- _Exercise_
Using the data below, gather each line that includes the word "with".
---+---
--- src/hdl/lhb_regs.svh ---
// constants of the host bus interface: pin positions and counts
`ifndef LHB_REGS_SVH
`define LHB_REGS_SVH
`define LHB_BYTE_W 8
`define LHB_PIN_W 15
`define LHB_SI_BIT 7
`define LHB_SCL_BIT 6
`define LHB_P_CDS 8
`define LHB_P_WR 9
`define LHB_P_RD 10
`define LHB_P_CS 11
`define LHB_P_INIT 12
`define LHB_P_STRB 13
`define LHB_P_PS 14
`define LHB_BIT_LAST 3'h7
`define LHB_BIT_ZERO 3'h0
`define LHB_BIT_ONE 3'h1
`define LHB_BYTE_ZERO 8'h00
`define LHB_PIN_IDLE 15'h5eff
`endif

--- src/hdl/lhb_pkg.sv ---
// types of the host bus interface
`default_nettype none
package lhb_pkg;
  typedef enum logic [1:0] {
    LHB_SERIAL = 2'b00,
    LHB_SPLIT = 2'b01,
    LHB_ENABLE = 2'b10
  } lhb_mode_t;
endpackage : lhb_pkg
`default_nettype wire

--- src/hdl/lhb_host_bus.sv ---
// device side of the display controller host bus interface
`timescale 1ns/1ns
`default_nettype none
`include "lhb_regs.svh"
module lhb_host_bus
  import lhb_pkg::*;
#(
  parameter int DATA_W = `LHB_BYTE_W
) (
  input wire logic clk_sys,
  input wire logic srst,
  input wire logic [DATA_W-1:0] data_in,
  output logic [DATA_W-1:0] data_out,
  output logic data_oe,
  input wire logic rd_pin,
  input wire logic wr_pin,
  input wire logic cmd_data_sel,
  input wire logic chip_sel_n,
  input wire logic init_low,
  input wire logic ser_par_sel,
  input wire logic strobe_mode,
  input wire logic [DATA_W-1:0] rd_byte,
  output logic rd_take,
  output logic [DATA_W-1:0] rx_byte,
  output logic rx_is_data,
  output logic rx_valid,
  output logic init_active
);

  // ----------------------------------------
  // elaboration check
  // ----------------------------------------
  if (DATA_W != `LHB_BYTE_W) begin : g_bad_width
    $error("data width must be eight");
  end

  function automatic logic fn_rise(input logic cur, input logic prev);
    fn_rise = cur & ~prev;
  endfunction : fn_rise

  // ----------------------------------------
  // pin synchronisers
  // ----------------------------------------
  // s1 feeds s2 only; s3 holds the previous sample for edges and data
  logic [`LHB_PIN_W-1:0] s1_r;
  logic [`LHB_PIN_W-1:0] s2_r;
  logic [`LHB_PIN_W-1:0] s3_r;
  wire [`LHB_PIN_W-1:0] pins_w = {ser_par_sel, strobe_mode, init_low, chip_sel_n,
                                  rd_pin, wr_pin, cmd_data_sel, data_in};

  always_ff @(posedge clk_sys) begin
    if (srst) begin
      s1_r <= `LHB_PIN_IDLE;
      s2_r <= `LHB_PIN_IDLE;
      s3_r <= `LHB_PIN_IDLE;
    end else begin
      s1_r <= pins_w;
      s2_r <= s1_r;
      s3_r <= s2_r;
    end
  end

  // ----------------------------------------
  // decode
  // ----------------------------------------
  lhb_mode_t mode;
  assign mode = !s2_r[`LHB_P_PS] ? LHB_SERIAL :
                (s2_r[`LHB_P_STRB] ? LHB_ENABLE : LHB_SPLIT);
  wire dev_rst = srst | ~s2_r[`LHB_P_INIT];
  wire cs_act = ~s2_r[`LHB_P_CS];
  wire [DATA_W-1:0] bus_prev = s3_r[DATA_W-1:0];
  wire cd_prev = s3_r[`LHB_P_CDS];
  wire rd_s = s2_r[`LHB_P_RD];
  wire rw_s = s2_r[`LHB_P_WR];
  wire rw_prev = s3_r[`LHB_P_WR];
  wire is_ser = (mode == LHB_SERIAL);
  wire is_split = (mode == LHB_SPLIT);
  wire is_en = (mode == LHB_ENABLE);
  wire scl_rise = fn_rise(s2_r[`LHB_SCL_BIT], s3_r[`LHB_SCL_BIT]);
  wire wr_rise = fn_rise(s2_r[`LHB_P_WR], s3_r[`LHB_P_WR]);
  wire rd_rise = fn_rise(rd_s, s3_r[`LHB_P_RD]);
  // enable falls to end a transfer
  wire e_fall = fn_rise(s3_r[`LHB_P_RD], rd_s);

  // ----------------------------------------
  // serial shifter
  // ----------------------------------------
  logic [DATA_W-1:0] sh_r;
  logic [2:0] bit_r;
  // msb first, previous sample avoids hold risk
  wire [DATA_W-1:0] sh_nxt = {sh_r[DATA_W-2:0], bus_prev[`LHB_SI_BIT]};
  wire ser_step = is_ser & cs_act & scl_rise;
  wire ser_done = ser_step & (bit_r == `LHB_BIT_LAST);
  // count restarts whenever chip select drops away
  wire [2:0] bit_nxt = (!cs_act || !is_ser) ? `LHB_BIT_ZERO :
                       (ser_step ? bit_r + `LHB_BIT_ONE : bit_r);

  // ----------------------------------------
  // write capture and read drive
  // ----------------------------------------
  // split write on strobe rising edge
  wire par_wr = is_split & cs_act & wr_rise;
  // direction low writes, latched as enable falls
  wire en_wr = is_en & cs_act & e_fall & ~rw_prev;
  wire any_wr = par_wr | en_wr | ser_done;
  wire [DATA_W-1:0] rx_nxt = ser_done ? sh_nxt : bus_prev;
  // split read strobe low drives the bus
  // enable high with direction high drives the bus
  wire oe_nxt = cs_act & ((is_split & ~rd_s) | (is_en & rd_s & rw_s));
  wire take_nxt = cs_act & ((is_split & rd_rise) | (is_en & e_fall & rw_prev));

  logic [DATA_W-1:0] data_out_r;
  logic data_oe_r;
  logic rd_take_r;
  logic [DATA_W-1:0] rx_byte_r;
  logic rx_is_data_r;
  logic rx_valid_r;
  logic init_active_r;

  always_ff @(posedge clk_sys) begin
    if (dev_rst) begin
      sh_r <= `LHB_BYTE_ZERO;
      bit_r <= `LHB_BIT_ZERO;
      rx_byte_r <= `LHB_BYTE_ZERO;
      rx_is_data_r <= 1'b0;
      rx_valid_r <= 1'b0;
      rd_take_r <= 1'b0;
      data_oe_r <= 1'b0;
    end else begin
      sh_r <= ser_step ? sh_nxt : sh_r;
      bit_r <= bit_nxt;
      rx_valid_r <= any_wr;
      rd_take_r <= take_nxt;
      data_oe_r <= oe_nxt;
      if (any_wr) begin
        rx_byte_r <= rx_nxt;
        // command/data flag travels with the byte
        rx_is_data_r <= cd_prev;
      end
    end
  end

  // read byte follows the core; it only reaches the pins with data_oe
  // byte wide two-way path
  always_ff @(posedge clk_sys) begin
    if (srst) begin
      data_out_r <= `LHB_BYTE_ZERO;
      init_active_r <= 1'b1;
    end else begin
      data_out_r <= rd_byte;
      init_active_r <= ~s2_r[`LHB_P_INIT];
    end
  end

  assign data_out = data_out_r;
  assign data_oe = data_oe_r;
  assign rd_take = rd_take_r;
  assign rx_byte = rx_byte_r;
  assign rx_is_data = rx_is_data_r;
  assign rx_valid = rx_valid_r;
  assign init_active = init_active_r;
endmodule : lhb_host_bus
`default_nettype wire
---+---
- _Written solution_
  // enable high with direction high drives the bus
        // command/data flag travels with the byte
  // read byte follows the core; it only reaches the pins with data_oe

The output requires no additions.